Top of DATA EXTRACT

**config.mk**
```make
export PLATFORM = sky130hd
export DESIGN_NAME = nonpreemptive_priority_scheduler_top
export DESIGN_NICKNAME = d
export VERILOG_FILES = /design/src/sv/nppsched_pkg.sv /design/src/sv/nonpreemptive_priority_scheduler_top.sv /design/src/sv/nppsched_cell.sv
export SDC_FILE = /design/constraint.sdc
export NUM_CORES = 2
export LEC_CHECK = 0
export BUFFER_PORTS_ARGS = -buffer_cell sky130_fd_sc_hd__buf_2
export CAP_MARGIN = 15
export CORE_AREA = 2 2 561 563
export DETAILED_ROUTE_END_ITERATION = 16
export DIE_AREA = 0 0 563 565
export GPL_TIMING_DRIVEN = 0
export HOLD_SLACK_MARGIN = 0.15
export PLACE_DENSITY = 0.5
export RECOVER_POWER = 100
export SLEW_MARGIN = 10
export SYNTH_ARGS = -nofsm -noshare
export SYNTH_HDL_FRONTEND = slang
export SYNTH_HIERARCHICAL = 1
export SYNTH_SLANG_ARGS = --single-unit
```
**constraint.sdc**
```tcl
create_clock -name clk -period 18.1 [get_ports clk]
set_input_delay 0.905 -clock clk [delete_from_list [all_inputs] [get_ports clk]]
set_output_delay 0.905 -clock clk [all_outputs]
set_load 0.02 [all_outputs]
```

Bottom of DATA EXTRACT
Top of DATA EXTRACT

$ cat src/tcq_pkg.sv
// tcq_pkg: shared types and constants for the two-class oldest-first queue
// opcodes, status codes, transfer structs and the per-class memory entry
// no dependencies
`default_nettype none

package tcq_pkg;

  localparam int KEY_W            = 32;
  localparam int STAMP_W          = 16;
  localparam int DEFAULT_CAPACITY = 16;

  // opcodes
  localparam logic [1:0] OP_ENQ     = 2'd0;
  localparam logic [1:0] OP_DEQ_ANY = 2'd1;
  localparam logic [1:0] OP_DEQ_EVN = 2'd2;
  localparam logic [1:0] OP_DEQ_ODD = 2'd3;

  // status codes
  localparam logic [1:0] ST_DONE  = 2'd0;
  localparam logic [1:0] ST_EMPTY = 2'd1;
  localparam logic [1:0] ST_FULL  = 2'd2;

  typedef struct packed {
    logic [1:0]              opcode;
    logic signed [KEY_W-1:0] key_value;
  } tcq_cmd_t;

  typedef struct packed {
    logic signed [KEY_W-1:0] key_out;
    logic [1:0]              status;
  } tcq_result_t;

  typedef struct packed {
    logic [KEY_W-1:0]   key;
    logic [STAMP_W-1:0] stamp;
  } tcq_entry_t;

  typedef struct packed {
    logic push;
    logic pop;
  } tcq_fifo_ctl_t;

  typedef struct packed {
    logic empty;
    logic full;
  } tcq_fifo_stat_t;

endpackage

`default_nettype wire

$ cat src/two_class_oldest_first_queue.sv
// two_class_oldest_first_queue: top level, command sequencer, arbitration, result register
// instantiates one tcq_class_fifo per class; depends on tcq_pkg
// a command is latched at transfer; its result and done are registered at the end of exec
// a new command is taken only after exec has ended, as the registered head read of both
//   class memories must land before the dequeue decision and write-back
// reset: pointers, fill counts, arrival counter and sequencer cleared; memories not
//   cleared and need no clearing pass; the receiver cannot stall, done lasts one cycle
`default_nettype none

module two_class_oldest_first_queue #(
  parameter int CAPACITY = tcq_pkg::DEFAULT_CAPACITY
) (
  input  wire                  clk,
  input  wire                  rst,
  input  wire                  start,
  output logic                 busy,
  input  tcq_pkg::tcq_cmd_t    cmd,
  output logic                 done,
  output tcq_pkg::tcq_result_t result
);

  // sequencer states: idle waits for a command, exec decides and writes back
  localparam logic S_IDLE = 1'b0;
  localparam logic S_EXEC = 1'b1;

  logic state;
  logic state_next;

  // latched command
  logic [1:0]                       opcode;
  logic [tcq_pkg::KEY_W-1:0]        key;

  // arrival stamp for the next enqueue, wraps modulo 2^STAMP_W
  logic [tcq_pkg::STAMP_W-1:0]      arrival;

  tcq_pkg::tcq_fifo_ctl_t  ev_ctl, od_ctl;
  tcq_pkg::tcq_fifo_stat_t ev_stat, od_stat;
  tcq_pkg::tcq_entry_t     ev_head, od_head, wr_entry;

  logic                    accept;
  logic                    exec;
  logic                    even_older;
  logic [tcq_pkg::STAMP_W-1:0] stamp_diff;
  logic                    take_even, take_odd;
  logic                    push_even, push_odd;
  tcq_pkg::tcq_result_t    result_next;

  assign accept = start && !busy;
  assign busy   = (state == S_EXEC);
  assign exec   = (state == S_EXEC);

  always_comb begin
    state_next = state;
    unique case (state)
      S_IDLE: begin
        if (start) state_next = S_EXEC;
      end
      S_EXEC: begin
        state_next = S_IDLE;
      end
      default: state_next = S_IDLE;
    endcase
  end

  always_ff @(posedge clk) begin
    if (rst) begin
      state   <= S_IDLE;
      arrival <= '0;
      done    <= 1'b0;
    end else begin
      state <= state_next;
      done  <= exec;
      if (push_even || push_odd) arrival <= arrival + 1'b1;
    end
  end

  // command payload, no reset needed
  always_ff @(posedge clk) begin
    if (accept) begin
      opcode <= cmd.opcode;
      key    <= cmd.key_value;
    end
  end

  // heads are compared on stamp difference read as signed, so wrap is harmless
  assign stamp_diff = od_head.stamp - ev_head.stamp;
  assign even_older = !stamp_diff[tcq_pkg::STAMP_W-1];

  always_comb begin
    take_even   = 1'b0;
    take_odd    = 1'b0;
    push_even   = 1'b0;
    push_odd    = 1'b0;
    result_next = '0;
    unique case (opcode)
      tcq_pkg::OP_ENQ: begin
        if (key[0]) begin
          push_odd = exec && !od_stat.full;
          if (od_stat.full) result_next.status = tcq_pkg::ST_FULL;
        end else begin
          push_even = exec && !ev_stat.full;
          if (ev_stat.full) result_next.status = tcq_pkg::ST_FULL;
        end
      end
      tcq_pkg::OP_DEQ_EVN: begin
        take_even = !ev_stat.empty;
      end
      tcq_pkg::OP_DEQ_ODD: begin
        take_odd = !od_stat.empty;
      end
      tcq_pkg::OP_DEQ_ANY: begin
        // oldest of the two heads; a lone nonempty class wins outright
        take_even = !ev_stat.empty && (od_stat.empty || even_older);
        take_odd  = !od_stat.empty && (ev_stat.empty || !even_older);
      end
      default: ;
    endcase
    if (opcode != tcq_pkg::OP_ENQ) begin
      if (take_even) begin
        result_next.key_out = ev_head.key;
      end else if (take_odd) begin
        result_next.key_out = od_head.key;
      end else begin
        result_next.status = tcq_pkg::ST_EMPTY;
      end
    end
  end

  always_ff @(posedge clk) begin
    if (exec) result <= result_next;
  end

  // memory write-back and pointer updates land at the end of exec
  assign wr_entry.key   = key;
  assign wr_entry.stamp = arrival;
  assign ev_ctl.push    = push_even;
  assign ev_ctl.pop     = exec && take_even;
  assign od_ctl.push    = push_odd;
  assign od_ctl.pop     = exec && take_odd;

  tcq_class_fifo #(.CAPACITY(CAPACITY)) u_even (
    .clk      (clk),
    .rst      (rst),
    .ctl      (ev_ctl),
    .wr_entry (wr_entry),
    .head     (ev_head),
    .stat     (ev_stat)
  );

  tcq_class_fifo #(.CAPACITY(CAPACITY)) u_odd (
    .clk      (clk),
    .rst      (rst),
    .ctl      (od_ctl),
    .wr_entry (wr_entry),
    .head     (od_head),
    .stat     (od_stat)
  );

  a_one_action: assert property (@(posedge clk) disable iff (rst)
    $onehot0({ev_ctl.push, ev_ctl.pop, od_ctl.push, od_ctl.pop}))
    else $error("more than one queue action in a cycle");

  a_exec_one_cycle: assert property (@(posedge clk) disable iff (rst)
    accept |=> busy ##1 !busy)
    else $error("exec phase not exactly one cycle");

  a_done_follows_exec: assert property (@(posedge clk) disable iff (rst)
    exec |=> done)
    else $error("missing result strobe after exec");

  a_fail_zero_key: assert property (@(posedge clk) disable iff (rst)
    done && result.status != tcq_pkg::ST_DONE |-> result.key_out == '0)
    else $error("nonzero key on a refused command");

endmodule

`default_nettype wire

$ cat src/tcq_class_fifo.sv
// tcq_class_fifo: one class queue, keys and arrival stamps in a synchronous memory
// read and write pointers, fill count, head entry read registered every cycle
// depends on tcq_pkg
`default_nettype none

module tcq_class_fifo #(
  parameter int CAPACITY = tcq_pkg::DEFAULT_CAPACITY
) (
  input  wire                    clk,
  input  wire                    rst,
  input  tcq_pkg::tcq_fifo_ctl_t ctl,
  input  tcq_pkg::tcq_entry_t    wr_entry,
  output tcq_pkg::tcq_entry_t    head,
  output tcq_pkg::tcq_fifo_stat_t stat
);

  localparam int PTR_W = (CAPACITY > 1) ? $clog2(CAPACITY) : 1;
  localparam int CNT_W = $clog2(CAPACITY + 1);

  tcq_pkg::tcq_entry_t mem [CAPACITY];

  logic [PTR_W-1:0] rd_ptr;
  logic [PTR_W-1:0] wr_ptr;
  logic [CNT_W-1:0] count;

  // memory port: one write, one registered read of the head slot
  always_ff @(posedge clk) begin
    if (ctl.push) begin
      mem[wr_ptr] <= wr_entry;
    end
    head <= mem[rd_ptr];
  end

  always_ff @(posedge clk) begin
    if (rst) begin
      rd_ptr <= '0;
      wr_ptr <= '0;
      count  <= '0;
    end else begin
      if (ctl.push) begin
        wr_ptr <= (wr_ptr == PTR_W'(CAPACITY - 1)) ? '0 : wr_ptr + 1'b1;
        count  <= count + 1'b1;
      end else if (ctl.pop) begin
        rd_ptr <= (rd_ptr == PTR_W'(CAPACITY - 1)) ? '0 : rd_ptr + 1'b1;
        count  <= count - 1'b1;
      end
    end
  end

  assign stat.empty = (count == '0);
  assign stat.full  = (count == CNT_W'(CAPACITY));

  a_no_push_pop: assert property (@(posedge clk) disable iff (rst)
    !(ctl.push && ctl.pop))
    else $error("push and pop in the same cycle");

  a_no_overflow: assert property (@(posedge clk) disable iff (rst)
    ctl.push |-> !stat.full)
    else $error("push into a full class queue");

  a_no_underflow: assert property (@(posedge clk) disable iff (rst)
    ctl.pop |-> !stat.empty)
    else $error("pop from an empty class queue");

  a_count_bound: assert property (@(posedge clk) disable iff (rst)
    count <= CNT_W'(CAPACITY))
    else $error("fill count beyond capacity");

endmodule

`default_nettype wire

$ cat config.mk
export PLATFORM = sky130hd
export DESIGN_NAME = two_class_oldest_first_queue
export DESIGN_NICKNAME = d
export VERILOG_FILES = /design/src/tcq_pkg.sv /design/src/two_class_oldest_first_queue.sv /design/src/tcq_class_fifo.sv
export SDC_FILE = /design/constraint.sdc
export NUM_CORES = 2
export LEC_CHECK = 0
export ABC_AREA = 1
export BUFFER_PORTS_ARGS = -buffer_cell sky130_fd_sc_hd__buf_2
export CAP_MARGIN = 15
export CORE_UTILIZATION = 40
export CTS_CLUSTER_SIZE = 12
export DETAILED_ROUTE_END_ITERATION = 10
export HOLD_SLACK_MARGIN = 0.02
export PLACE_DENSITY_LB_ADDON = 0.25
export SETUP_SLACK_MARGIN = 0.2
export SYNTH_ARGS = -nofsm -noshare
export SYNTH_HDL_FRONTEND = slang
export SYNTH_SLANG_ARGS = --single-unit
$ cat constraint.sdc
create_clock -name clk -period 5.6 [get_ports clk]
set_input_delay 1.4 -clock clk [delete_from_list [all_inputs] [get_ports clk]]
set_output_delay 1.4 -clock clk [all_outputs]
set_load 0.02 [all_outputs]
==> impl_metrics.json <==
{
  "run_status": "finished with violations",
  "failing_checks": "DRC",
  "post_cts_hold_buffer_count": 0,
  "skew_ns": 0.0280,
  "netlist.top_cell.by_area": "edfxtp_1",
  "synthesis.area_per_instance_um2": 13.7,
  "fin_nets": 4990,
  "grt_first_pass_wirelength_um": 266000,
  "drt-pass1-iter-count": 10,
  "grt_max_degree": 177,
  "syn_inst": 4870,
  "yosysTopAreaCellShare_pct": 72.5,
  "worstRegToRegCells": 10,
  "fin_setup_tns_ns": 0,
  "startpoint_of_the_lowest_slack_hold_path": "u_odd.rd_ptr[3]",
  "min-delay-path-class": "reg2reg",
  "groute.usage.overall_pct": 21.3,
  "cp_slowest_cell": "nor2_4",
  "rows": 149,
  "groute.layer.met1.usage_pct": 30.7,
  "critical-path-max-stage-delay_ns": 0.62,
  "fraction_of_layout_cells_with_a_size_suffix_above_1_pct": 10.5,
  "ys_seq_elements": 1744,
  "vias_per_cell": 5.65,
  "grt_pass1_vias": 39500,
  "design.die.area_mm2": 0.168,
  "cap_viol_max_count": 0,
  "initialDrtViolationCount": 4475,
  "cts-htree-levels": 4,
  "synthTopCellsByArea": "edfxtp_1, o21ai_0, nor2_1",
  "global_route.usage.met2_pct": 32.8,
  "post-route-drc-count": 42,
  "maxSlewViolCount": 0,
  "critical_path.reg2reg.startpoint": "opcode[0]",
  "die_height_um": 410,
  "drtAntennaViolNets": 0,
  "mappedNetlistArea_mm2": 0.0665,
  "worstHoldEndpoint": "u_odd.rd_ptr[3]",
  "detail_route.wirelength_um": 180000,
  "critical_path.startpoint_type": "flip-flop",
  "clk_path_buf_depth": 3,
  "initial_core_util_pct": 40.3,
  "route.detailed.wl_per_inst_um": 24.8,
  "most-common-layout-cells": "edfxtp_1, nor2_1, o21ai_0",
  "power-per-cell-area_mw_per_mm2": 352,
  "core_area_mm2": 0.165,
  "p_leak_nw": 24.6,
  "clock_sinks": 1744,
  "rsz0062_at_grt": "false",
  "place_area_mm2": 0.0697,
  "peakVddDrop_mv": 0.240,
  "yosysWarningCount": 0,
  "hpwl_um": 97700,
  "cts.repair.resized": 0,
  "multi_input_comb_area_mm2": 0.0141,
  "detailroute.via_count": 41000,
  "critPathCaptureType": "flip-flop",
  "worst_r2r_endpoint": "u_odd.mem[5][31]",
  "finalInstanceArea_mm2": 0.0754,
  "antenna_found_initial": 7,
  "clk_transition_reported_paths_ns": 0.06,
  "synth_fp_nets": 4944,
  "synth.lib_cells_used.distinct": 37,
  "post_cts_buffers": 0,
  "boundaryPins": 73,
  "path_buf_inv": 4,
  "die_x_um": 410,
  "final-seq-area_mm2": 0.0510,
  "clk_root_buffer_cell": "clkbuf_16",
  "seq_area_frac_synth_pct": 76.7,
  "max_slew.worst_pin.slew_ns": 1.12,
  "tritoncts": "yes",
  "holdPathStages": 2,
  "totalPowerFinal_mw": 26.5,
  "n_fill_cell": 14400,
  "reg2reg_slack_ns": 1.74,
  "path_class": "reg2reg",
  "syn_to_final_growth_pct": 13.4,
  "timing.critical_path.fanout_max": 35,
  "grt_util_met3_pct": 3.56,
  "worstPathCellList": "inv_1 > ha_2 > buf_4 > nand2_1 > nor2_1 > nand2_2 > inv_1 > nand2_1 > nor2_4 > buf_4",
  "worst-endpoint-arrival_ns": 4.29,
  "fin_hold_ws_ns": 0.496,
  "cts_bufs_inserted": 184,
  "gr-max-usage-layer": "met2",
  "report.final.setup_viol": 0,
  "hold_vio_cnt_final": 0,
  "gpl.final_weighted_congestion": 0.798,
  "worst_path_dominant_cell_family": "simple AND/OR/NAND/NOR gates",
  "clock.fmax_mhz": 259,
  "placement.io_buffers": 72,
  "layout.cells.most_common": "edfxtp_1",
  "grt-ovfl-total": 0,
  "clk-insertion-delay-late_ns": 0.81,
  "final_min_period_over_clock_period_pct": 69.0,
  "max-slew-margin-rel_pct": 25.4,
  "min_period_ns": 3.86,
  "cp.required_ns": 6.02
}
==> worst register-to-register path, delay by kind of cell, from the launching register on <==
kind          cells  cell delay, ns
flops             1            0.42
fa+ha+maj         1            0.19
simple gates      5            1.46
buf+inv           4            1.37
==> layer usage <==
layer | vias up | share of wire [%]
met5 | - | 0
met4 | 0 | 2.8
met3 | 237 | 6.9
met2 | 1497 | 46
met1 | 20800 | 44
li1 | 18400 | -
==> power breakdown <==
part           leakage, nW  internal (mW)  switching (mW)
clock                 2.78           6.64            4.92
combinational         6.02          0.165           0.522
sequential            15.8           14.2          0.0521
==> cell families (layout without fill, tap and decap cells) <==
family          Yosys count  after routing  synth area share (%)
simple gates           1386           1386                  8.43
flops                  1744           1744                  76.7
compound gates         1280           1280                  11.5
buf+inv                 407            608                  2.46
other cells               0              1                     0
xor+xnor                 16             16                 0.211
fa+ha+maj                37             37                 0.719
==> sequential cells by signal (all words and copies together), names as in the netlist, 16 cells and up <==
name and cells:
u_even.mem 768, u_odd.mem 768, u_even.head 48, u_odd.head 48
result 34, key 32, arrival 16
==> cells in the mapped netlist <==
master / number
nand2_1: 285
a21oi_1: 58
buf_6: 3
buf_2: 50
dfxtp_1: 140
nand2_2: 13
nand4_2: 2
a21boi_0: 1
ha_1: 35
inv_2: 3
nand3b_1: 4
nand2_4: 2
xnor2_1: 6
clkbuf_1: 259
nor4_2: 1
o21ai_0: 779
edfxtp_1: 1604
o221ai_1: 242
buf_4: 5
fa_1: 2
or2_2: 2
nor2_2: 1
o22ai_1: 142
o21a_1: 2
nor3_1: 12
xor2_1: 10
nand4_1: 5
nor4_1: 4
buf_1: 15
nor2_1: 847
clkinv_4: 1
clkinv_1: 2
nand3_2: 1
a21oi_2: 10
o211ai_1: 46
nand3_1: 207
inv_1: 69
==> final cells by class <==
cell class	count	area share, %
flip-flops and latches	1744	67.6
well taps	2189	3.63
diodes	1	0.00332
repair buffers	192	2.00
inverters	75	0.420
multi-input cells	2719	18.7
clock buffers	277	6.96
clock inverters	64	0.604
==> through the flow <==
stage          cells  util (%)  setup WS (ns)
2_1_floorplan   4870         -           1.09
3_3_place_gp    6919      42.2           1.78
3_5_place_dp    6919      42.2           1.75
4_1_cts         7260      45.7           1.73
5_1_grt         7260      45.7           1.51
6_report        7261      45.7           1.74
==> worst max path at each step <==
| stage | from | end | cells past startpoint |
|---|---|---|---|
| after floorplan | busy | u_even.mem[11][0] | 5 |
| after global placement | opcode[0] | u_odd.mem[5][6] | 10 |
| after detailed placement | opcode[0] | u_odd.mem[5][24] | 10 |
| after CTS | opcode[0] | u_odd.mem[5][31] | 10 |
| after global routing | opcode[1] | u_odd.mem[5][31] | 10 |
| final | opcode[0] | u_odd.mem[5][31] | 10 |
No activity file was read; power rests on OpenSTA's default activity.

Bottom of DATA EXTRACT
Top of DATA EXTRACT

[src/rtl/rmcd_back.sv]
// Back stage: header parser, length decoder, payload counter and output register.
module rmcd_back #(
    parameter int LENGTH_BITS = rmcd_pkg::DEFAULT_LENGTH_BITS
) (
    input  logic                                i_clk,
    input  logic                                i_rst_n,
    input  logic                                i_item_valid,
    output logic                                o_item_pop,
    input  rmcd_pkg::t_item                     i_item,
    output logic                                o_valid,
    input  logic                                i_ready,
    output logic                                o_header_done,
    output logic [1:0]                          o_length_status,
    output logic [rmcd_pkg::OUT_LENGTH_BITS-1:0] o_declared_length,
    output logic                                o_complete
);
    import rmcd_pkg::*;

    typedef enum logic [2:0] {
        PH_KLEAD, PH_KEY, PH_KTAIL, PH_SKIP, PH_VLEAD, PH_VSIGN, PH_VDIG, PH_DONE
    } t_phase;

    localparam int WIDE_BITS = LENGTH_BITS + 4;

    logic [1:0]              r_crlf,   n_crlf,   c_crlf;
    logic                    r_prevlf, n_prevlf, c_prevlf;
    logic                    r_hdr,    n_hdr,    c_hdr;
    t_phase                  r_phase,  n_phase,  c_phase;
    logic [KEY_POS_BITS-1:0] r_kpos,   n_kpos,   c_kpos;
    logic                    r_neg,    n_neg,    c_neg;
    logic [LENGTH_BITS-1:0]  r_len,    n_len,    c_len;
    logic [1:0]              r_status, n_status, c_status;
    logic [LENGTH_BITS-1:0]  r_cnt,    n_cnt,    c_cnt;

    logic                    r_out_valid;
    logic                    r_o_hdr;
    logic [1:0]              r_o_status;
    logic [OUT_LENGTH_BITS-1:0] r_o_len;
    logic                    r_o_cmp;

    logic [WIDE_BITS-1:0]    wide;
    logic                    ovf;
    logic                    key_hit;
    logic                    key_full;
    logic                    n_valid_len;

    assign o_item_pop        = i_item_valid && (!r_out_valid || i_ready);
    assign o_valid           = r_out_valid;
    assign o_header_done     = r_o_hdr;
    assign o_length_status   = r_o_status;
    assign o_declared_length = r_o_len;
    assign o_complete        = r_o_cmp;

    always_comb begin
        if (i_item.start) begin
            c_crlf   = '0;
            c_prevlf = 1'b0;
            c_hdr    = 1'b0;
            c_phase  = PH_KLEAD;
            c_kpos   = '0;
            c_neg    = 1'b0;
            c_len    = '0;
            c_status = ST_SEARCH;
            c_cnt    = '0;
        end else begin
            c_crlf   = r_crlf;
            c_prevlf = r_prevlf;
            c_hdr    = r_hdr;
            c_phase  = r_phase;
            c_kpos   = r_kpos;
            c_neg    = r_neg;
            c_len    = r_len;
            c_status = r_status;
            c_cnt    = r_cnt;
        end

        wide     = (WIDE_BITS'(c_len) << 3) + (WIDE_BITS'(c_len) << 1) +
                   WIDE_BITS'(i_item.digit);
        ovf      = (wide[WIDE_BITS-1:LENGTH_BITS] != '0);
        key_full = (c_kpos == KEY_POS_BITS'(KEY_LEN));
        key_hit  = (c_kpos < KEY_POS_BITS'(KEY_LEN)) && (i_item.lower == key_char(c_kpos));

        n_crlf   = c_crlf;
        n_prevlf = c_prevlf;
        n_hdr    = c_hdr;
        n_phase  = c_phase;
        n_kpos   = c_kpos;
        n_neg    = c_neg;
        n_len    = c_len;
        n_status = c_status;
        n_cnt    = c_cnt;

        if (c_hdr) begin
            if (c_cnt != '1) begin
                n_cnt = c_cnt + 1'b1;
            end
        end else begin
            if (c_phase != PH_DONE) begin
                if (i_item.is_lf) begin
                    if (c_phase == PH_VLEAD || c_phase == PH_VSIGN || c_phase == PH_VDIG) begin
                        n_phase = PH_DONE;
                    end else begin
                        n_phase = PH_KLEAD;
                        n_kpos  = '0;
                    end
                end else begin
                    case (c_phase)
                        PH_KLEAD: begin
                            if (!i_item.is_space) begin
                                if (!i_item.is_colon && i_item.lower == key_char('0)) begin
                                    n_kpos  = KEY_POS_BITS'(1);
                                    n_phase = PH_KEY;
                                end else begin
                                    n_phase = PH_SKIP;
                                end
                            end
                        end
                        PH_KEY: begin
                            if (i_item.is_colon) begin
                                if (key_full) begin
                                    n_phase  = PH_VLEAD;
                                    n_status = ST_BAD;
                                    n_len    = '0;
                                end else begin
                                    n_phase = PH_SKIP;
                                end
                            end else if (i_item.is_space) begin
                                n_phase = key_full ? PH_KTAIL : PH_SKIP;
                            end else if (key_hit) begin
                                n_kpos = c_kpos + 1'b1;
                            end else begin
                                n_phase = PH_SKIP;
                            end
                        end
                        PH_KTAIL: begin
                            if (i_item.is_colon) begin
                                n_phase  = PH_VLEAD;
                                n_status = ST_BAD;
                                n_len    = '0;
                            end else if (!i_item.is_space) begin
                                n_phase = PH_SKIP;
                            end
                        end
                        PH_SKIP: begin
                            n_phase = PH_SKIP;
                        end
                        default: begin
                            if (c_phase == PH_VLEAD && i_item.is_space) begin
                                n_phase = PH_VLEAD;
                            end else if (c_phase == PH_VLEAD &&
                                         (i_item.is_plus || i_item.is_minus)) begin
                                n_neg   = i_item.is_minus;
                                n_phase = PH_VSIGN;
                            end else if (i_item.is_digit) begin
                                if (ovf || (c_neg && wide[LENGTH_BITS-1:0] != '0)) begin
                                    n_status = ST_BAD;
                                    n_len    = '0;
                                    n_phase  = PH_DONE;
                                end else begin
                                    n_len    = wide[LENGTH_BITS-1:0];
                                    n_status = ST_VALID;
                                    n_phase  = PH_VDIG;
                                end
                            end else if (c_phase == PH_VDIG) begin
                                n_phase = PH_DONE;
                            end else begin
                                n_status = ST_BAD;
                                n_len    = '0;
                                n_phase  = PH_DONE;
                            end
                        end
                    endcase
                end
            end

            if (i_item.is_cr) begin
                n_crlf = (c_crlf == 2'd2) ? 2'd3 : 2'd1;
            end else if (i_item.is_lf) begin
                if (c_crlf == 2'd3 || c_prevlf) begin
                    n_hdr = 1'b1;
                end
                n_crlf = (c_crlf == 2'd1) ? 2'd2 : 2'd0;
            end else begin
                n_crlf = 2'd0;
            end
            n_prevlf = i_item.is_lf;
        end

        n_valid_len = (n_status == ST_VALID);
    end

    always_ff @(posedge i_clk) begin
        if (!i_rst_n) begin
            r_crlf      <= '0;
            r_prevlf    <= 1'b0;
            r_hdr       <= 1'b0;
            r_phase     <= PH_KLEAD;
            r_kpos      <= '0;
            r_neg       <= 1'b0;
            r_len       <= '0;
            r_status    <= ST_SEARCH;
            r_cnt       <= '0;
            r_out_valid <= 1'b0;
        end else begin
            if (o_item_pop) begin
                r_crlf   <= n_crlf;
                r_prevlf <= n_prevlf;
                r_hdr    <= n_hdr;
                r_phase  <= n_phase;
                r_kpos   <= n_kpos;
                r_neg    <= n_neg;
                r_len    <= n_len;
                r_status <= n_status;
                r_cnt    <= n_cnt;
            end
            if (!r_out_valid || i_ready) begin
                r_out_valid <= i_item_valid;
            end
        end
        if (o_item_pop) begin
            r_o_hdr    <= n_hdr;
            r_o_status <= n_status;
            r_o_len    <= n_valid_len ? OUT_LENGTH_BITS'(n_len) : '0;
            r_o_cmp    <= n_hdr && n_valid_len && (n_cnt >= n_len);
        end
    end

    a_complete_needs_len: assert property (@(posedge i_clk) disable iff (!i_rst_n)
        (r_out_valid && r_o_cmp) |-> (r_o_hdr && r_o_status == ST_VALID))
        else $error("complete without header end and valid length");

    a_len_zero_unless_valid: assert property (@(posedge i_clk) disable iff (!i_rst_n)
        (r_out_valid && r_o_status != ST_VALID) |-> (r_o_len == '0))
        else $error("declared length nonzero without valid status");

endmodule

Bottom of DATA EXTRACT

● REQUIRED WORK: Above are some records; copy exactly the lines from the one with "clkbuf_1: 259" through the one with "No activity file", both included, and no others.

● EXERCISE SOLUTION:
clkbuf_1: 259
nor4_2: 1
o21ai_0: 779
edfxtp_1: 1604
o221ai_1: 242
buf_4: 5
fa_1: 2
or2_2: 2
nor2_2: 1
o22ai_1: 142
o21a_1: 2
nor3_1: 12
xor2_1: 10
nand4_1: 5
nor4_1: 4
buf_1: 15
nor2_1: 847
clkinv_4: 1
clkinv_1: 2
nand3_2: 1
a21oi_2: 10
o211ai_1: 46
nand3_1: 207
inv_1: 69
==> final cells by class <==
cell class	count	area share, %
flip-flops and latches	1744	67.6
well taps	2189	3.63
diodes	1	0.00332
repair buffers	192	2.00
inverters	75	0.420
multi-input cells	2719	18.7
clock buffers	277	6.96
clock inverters	64	0.604
==> through the flow <==
stage          cells  util (%)  setup WS (ns)
2_1_floorplan   4870         -           1.09
3_3_place_gp    6919      42.2           1.78
3_5_place_dp    6919      42.2           1.75
4_1_cts         7260      45.7           1.73
5_1_grt         7260      45.7           1.51
6_report        7261      45.7           1.74
==> worst max path at each step <==
| stage | from | end | cells past startpoint |
|---|---|---|---|
| after floorplan | busy | u_even.mem[11][0] | 5 |
| after global placement | opcode[0] | u_odd.mem[5][6] | 10 |
| after detailed placement | opcode[0] | u_odd.mem[5][24] | 10 |
| after CTS | opcode[0] | u_odd.mem[5][31] | 10 |
| after global routing | opcode[1] | u_odd.mem[5][31] | 10 |
| final | opcode[0] | u_odd.mem[5][31] | 10 |
No activity file was read; power rests on OpenSTA's default activity.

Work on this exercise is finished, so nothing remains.